You are not good enough at your job.
You are hopeless – why did you ever make that mistake.
Everyone must be thinking that you are so [boring/unattractive/slow/silly] …
Would you ever say these words to someone that you loved and cared about? Could you imagine talking to your child, your best-friend or your parent in this way? Yet if you were to tune-in to the voice in your mind, your own internal narrative, do you find that sometimes you talk to yourself in a harsh and critical way?
Many people are incredibly harsh and critical when speaking to themselves. Often this just comes naturally, without them having very much conscious control over it. For some people, it is a by-product of a culture which encourages us to be self-depreciating and modest. For others, being harsh and critical may have become a way to motivate themselves to do better and push harder. Yet taking this tough-love approach has been shown by various studies to be much less effective than a more compassionate and kinder form of motivation.
One of the reasons for this, is that the way we speak to ourselves often then forms the basis of the beliefs that we have about ourselves. We have to be careful what language we use to speak to ourselves, because these words then form the basis of our belief systems in life. These belief systems then dictate our actions and how we behave and interact with the world. So, for example, if I keep telling myself “you are not good enough, you are a failure”, over time I will begin to believe that this is true but it may then also affect things that I do in life. For example, I may not apply for a promotion at work because I don’t believe that “I am good enough” or I may not go on that date because I don’t think that “I am good enough” for the person I am about to meet. The language that we use to speak to ourselves really does matter, because it shapes our self-perception.
Often people are afraid to be kinder to themselves because they think that this means just giving up on themselves and accepting things the way that they are. However, this is far from the truth. Being kind to ourselves often actually involves prioritising our long-term goals and dreams over short-term pleasure. A good way to think about it is as though you were parenting a child. Would you let that child always give in to every impulse, to skip school because they didn’t feel like going one day, to give up on their hopes and dreams because they were tired or to eat packets of biscuits and watch TV instead of doing their homework? You probably wouldn’t – because you love them – and this means wanting what is best for them long-term. In the same way, being kind to ourselves means coaching ourselves kindly and compassionately but also in a motivational way. It means thinking about what is best for us both long-term and short-term too.
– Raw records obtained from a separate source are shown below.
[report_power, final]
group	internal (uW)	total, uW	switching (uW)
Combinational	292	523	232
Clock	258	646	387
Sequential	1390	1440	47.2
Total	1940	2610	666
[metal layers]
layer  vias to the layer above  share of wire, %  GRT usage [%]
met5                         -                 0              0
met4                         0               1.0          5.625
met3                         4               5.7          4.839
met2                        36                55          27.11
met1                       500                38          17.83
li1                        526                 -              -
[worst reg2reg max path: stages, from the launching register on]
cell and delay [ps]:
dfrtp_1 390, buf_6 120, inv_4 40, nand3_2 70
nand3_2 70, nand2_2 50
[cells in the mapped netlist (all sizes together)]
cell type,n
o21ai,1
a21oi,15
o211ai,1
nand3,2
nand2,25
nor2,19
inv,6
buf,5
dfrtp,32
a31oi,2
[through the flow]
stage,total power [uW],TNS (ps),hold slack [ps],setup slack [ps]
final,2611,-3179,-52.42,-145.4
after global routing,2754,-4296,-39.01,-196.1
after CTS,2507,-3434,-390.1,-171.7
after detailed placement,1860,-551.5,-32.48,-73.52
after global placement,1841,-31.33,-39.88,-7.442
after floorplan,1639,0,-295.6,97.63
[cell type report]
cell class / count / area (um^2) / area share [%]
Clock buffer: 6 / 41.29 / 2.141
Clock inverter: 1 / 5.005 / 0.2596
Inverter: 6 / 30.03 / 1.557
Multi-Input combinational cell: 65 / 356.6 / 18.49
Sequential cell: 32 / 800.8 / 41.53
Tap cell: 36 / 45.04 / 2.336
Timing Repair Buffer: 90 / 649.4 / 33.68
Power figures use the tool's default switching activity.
## src/verilog/tqlc_pkg.sv

```systemverilog
// Constants for the torque limit and coincidence block
package tqlc_pkg;
    // Holding register addresses (immediate limits as printed)
    localparam logic [15:0] ADDR_FWD_IMM = 16'h9c81;
    localparam logic [15:0] ADDR_REV_IMM = 16'h9c82;
    // Parameter register addresses
    localparam logic [15:0] ADDR_TIMER = 16'h9d00;
    localparam logic [15:0] ADDR_BAND = 16'h9d01;
    localparam logic [15:0] ADDR_METHOD = 16'h9d02;
    localparam logic [15:0] ADDR_LIMIT1 = 16'h9d03;
    localparam logic [15:0] ADDR_LIMIT2 = 16'h9d04;
    localparam logic [15:0] ADDR_LIMIT3 = 16'h9d05;
    localparam logic [15:0] ADDR_LIMIT4 = 16'h9d06;
    localparam logic [15:0] ADDR_DO_FUNC = 16'h9d07;
    localparam logic [15:0] ADDR_SEL_POL = 16'h9d08;
    localparam logic [15:0] ADDR_STATUS = 16'h9d09;

    // Reset values
    localparam logic [15:0] RST_IMM = 16'h0000;
    localparam logic [15:0] RST_TIMER = 16'h000a;
    localparam logic [15:0] RST_BAND = 16'h000a;
    localparam logic [15:0] RST_METHOD = 16'h0001;
    localparam logic [15:0] RST_LIMIT = 16'h0bb8;
    localparam logic [15:0] RST_DO_FUNC = 16'h0000;
    localparam logic [15:0] RST_SEL_POL = 16'h0000;

    // Value ranges
    localparam logic [15:0] LIMIT_MAX = 16'h0bb8;
    localparam logic [15:0] BAND_MAX = 16'h0bb8;
    localparam logic [15:0] TIMER_MAX = 16'h7530;

    // Limit methods
    localparam logic [15:0] METHOD_IMM = 16'h0000;
    localparam logic [15:0] METHOD_ONE = 16'h0001;
    localparam logic [15:0] METHOD_SPLIT = 16'h0002;
    localparam logic [15:0] METHOD_SEL_SAME = 16'h0003;
    localparam logic [15:0] METHOD_SEL_SPLIT = 16'h0005;

    // Digital output function codes
    localparam logic [15:0] DO_COIN_NO = 16'h0023;
    localparam logic [15:0] DO_COIN_NC = 16'h0024;

    // Status register fields
    localparam int STAT_COIN_BIT = 0;
    localparam int STAT_INBAND_BIT = 1;
    localparam int STAT_SEL_BIT = 2;

    // Timing: one millisecond of timer resolution
    localparam int unsigned CLK_PERIOD_NS = 10;
    localparam int unsigned MS_NS = 1000000;
    localparam int unsigned MS_CYCLES = MS_NS / CLK_PERIOD_NS;
    localparam int PRESC_W = 17;
endpackage

```

## src/verilog/tqlc_coin_timer.sv

```systemverilog
// Coincidence qualification timer with millisecond prescaler
`timescale 1ns/1ns
`default_nettype none
module tqlc_coin_timer #(
    parameter int unsigned TICK_CYCLES = tqlc_pkg::MS_CYCLES
) (
    // Clock and reset
    input wire logic clk_in,
    input wire logic reset_in,
    // Condition and setting
    input wire logic in_band_in,
    input wire logic [15:0] timer_ms_in,
    // Result
    output logic coin_out
);
    logic [tqlc_pkg::PRESC_W-1:0] presc_q;
    logic [tqlc_pkg::PRESC_W-1:0] presc_d;
    logic [15:0] ms_q;
    logic [15:0] ms_d;
    logic coin_q;
    // Last prescaler count of one millisecond, cut to the counter width
    localparam int unsigned TICK_LAST = TICK_CYCLES - 1;
    wire tick = presc_q == TICK_LAST[tqlc_pkg::PRESC_W-1:0];
    wire ms_full = ms_q == tqlc_pkg::TIMER_MAX;

    // Leaving the band restarts both counters
    assign presc_d = !in_band_in ? '0 : (tick ? '0 : presc_q + 1'b1);
    // Saturate so a long dwell never wraps and drops coincidence
    assign ms_d = !in_band_in ? 16'h0000 : ((tick && !ms_full) ? ms_q + 16'h0001 : ms_q);
    assign coin_out = coin_q;

    always_ff @(posedge clk_in or posedge reset_in) begin
        if (reset_in) begin
            presc_q <= '0;
            ms_q <= 16'h0000;
            coin_q <= 1'b0;
        end else begin
            presc_q <= presc_d;
            ms_q <= ms_d;
            coin_q <= in_band_in && (ms_q >= timer_ms_in);
        end
    end
endmodule
`default_nettype wire

```

## src/verilog/tqlc_top.sv

```systemverilog
// Torque coincidence detector and torque limit source selector
`timescale 1ns/1ns
`default_nettype none
module tqlc_top #(
    parameter int unsigned MS_TICK_CYCLES = tqlc_pkg::MS_CYCLES
) (
    // Clock and reset
    input wire logic clk_in,
    input wire logic reset_in,
    // Holding register port
    input wire logic [15:0] reg_addr_in,
    input wire logic [15:0] reg_wdata_in,
    input wire logic reg_write_in,
    input wire logic reg_read_in,
    output logic [15:0] reg_rdata_out,
    output logic reg_ack_out,
    output logic reg_error_out,
    // Torque inputs, signed, 0.1 percent units
    input wire logic signed [15:0] actual_torque_in,
    input wire logic signed [15:0] target_torque_in,
    input wire logic signed [15:0] torque_command_in,
    // Limit select digital input
    input wire logic limit_select_input_in,
    // Limited torque and active limits
    output logic signed [15:0] torque_command_out,
    output logic [15:0] forward_limit_out,
    output logic [15:0] reverse_limit_out,
    // Coincidence indication and its digital output
    output logic torque_coincidence_out,
    output logic coin_output_closed_out
);
    // Register storage
    logic [15:0] forward_limit_immediate_q;
    logic [15:0] reverse_limit_immediate_q;
    logic [15:0] coincidence_timer_ms_q;
    logic [15:0] torque_band_tolerance_q;
    logic [15:0] limit_method_select_q;
    logic [15:0] limit_value_one_q;
    logic [15:0] limit_value_two_q;
    logic [15:0] limit_value_three_q;
    logic [15:0] limit_value_four_q;
    logic [15:0] do_function_q;
    logic select_nc_q;

    // Bus answer registers
    logic [15:0] rdata_q;
    logic ack_q;
    logic error_q;

    // Output registers
    logic signed [15:0] cmd_q;
    logic [15:0] fwd_q;
    logic [15:0] rev_q;
    logic closed_q;
    logic coin;

    // Address decode
    wire hit_fwd_imm = reg_addr_in == tqlc_pkg::ADDR_FWD_IMM;
    wire hit_rev_imm = reg_addr_in == tqlc_pkg::ADDR_REV_IMM;
    wire hit_timer = reg_addr_in == tqlc_pkg::ADDR_TIMER;
    wire hit_band = reg_addr_in == tqlc_pkg::ADDR_BAND;
    wire hit_method = reg_addr_in == tqlc_pkg::ADDR_METHOD;
    wire hit_lim1 = reg_addr_in == tqlc_pkg::ADDR_LIMIT1;
    wire hit_lim2 = reg_addr_in == tqlc_pkg::ADDR_LIMIT2;
    wire hit_lim3 = reg_addr_in == tqlc_pkg::ADDR_LIMIT3;
    wire hit_lim4 = reg_addr_in == tqlc_pkg::ADDR_LIMIT4;
    wire hit_do = reg_addr_in == tqlc_pkg::ADDR_DO_FUNC;
    wire hit_pol = reg_addr_in == tqlc_pkg::ADDR_SEL_POL;
    wire hit_stat = reg_addr_in == tqlc_pkg::ADDR_STATUS;
    wire hit_limit_reg = hit_fwd_imm | hit_rev_imm | hit_lim1 | hit_lim2 | hit_lim3 | hit_lim4;
    wire mapped = hit_limit_reg | hit_timer | hit_band | hit_method | hit_do | hit_pol | hit_stat;

    // Range checks; an out-of-range write is refused and the old value kept
    wire limit_ok = reg_wdata_in <= tqlc_pkg::LIMIT_MAX;
    wire timer_ok = reg_wdata_in <= tqlc_pkg::TIMER_MAX;
    wire band_ok = reg_wdata_in <= tqlc_pkg::BAND_MAX;
    wire method_ok = (reg_wdata_in <= tqlc_pkg::METHOD_SEL_SAME) ||
                     (reg_wdata_in == tqlc_pkg::METHOD_SEL_SPLIT);
    wire value_ok = (hit_limit_reg & limit_ok) | (hit_timer & timer_ok) | (hit_band & band_ok) |
                    (hit_method & method_ok) | hit_do | hit_pol;
    wire wr_ok = reg_write_in & value_ok;
    wire wr_bad = reg_write_in & !value_ok;
    wire rd_bad = reg_read_in & !mapped;

    // Coincidence band check on signed deviation
    wire signed [16:0] deviation = 17'(actual_torque_in) - 17'(target_torque_in);
    wire [16:0] deviation_abs = deviation[16] ? 17'(-deviation) : 17'(deviation);
    wire in_band = deviation_abs <= {1'b0, torque_band_tolerance_q};

    // Select input active level, normally open or normally closed
    wire select_valid = limit_select_input_in ^ select_nc_q;

    // Limit source selection
    logic [15:0] fwd_sel;
    logic [15:0] rev_sel;
    always_comb begin
        fwd_sel = limit_value_one_q;
        rev_sel = limit_value_one_q;
        if (limit_method_select_q == tqlc_pkg::METHOD_IMM) begin
            fwd_sel = forward_limit_immediate_q;
            rev_sel = reverse_limit_immediate_q;
        end else if (limit_method_select_q == tqlc_pkg::METHOD_SPLIT) begin
            fwd_sel = limit_value_one_q;
            rev_sel = limit_value_two_q;
        end else if (limit_method_select_q == tqlc_pkg::METHOD_SEL_SAME) begin
            fwd_sel = select_valid ? limit_value_one_q : limit_value_two_q;
            rev_sel = fwd_sel;
        end else if (limit_method_select_q == tqlc_pkg::METHOD_SEL_SPLIT) begin
            fwd_sel = select_valid ? limit_value_one_q : limit_value_three_q;
            rev_sel = select_valid ? limit_value_two_q : limit_value_four_q;
        end
    end

    // Clamp, independent of control mode, re-evaluated every clock
    wire signed [16:0] cmd_wide = 17'(torque_command_in);
    wire signed [16:0] fwd_wide = $signed({1'b0, fwd_sel});
    wire signed [16:0] rev_neg = 17'(-$signed({1'b0, rev_sel}));
    wire signed [16:0] cmd_clamped = (cmd_wide > fwd_wide) ? fwd_wide :
                                     ((cmd_wide < rev_neg) ? rev_neg : cmd_wide);

    // Digital output state from assigned function code
    wire closed_d = (do_function_q == tqlc_pkg::DO_COIN_NO) ? coin :
                    ((do_function_q == tqlc_pkg::DO_COIN_NC) ? !coin : 1'b0);

    // Status word of live block state
    wire [15:0] status_word = 16'(({15'h0000, coin} << tqlc_pkg::STAT_COIN_BIT) |
                                  ({15'h0000, in_band} << tqlc_pkg::STAT_INBAND_BIT) |
                                  ({15'h0000, select_valid} << tqlc_pkg::STAT_SEL_BIT));

    // Read selection
    wire [15:0] rd_mux = hit_fwd_imm ? forward_limit_immediate_q :
                         hit_rev_imm ? reverse_limit_immediate_q :
                         hit_timer ? coincidence_timer_ms_q :
                         hit_band ? torque_band_tolerance_q :
                         hit_method ? limit_method_select_q :
                         hit_lim1 ? limit_value_one_q :
                         hit_lim2 ? limit_value_two_q :
                         hit_lim3 ? limit_value_three_q :
                         hit_lim4 ? limit_value_four_q :
                         hit_do ? do_function_q :
                         hit_pol ? {15'h0000, select_nc_q} :
                         hit_stat ? status_word : 16'h0000;

    tqlc_coin_timer #(
        .TICK_CYCLES(MS_TICK_CYCLES)
    ) u_coin_timer (
        .clk_in(clk_in),
        .reset_in(reset_in),
        .in_band_in(in_band),
        .timer_ms_in(coincidence_timer_ms_q),
        .coin_out(coin)
    );

    // Register writes take effect on the next clock
    always_ff @(posedge clk_in or posedge reset_in) begin
        if (reset_in) begin
            forward_limit_immediate_q <= tqlc_pkg::RST_IMM;
            reverse_limit_immediate_q <= tqlc_pkg::RST_IMM;
            coincidence_timer_ms_q <= tqlc_pkg::RST_TIMER;
            torque_band_tolerance_q <= tqlc_pkg::RST_BAND;
            limit_method_select_q <= tqlc_pkg::RST_METHOD;
            limit_value_one_q <= tqlc_pkg::RST_LIMIT;
            limit_value_two_q <= tqlc_pkg::RST_LIMIT;
            limit_value_three_q <= tqlc_pkg::RST_LIMIT;
            limit_value_four_q <= tqlc_pkg::RST_LIMIT;
            do_function_q <= tqlc_pkg::RST_DO_FUNC;
            select_nc_q <= tqlc_pkg::RST_SEL_POL[0];
        end else if (wr_ok) begin
            if (hit_fwd_imm) begin
                forward_limit_immediate_q <= reg_wdata_in;
            end
            if (hit_rev_imm) begin
                reverse_limit_immediate_q <= reg_wdata_in;
            end
            if (hit_timer) begin
                coincidence_timer_ms_q <= reg_wdata_in;
            end
            if (hit_band) begin
                torque_band_tolerance_q <= reg_wdata_in;
            end
            if (hit_method) begin
                limit_method_select_q <= reg_wdata_in;
            end
            if (hit_lim1) begin
                limit_value_one_q <= reg_wdata_in;
            end
            if (hit_lim2) begin
                limit_value_two_q <= reg_wdata_in;
            end
            if (hit_lim3) begin
                limit_value_three_q <= reg_wdata_in;
            end
            if (hit_lim4) begin
                limit_value_four_q <= reg_wdata_in;
            end
            if (hit_do) begin
                do_function_q <= reg_wdata_in;
            end
            if (hit_pol) begin
                select_nc_q <= reg_wdata_in[0];
            end
        end
    end

    // Bus answer: one-cycle acknowledge after any strobe
    always_ff @(posedge clk_in or posedge reset_in) begin
        if (reset_in) begin
            rdata_q <= 16'h0000;
            ack_q <= 1'b0;
            error_q <= 1'b0;
        end else begin
            rdata_q <= reg_read_in ? rd_mux : 16'h0000;
            ack_q <= reg_read_in | reg_write_in;
            error_q <= rd_bad | wr_bad;
        end
    end

    // Registered outputs
    always_ff @(posedge clk_in or posedge reset_in) begin
        if (reset_in) begin
            cmd_q <= 16'sh0000;
            fwd_q <= 16'h0000;
            rev_q <= 16'h0000;
            closed_q <= 1'b0;
        end else begin
            cmd_q <= cmd_clamped[15:0];
            fwd_q <= fwd_sel;
            rev_q <= rev_sel;
            closed_q <= closed_d;
        end
    end

    assign reg_rdata_out = rdata_q;
    assign reg_ack_out = ack_q;
    assign reg_error_out = error_q;
    assign torque_command_out = cmd_q;
    assign forward_limit_out = fwd_q;
    assign reverse_limit_out = rev_q;
    assign torque_coincidence_out = coin;
    assign coin_output_closed_out = closed_q;
endmodule
`default_nettype wire
```
**config.mk**
```make
export PLATFORM = sky130hd
export DESIGN_NAME = host_wake_ctl
export DESIGN_NICKNAME = d
export VERILOG_FILES = /design/src/wake_ctl_pkg.sv /design/src/host_wake_ctl.sv /design/src/sync_two.sv
export SDC_FILE = /design/constraint.sdc
export NUM_CORES = 1
export LEC_CHECK = 0
export BUFFER_PORTS_ARGS = -buffer_cell sky130_fd_sc_hd__buf_2
export CAP_MARGIN = 15
export CORE_UTILIZATION = 50
export CTS_BUF_LIST = sky130_fd_sc_hd__clkbuf_4 sky130_fd_sc_hd__clkbuf_8 sky130_fd_sc_hd__clkbuf_16
export DETAILED_ROUTE_END_ITERATION = 12
export HOLD_SLACK_MARGIN = 0.08
export PLACE_DENSITY = 0.75
export SLEW_MARGIN = 30
export SYNTH_ARGS = -nofsm -noshare
export SYNTH_HDL_FRONTEND = slang
export SYNTH_SLANG_ARGS = --single-unit
export TNS_END_PERCENT = 100
```
**constraint.sdc**
```tcl
create_clock -name mclk -period 2.1 [get_ports mclk]
set_input_delay 0.42 -clock mclk [delete_from_list [all_inputs] [get_ports mclk]]
set_output_delay 0.42 -clock mclk [all_outputs]
set_load 0.005 [all_outputs]
```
So, if you were to tune in to the inner voice running through your mind – how does it speak to you? Does it speak to you kindly and compassionately or harshly and critically? Being kind to yourself can transform every area of your life because the moment you are kind to yourself, you suddenly have the backing and support of the person most able to get you to your goals and your dreams… yourself.
A helpful question to ask yourself can be: do you want to go through life being your own worst enemy or your own best friend and cheerleader? Who does it serve by you being so harsh and mean to yourself? Being kinder to yourself doesn’t mean giving up on yourself – in fact it means quite the opposite, it means coaching yourself and cheering yourself on to get to your goals in a kind and yet motivational, a compassionate and yet inspirational, way.
You can do this, I believe in you.
You have unique talents and strengths.
You made a mistake but can learn from it and move forward.
You are doing the best that you can.
You can get to those goals – let’s make a plan.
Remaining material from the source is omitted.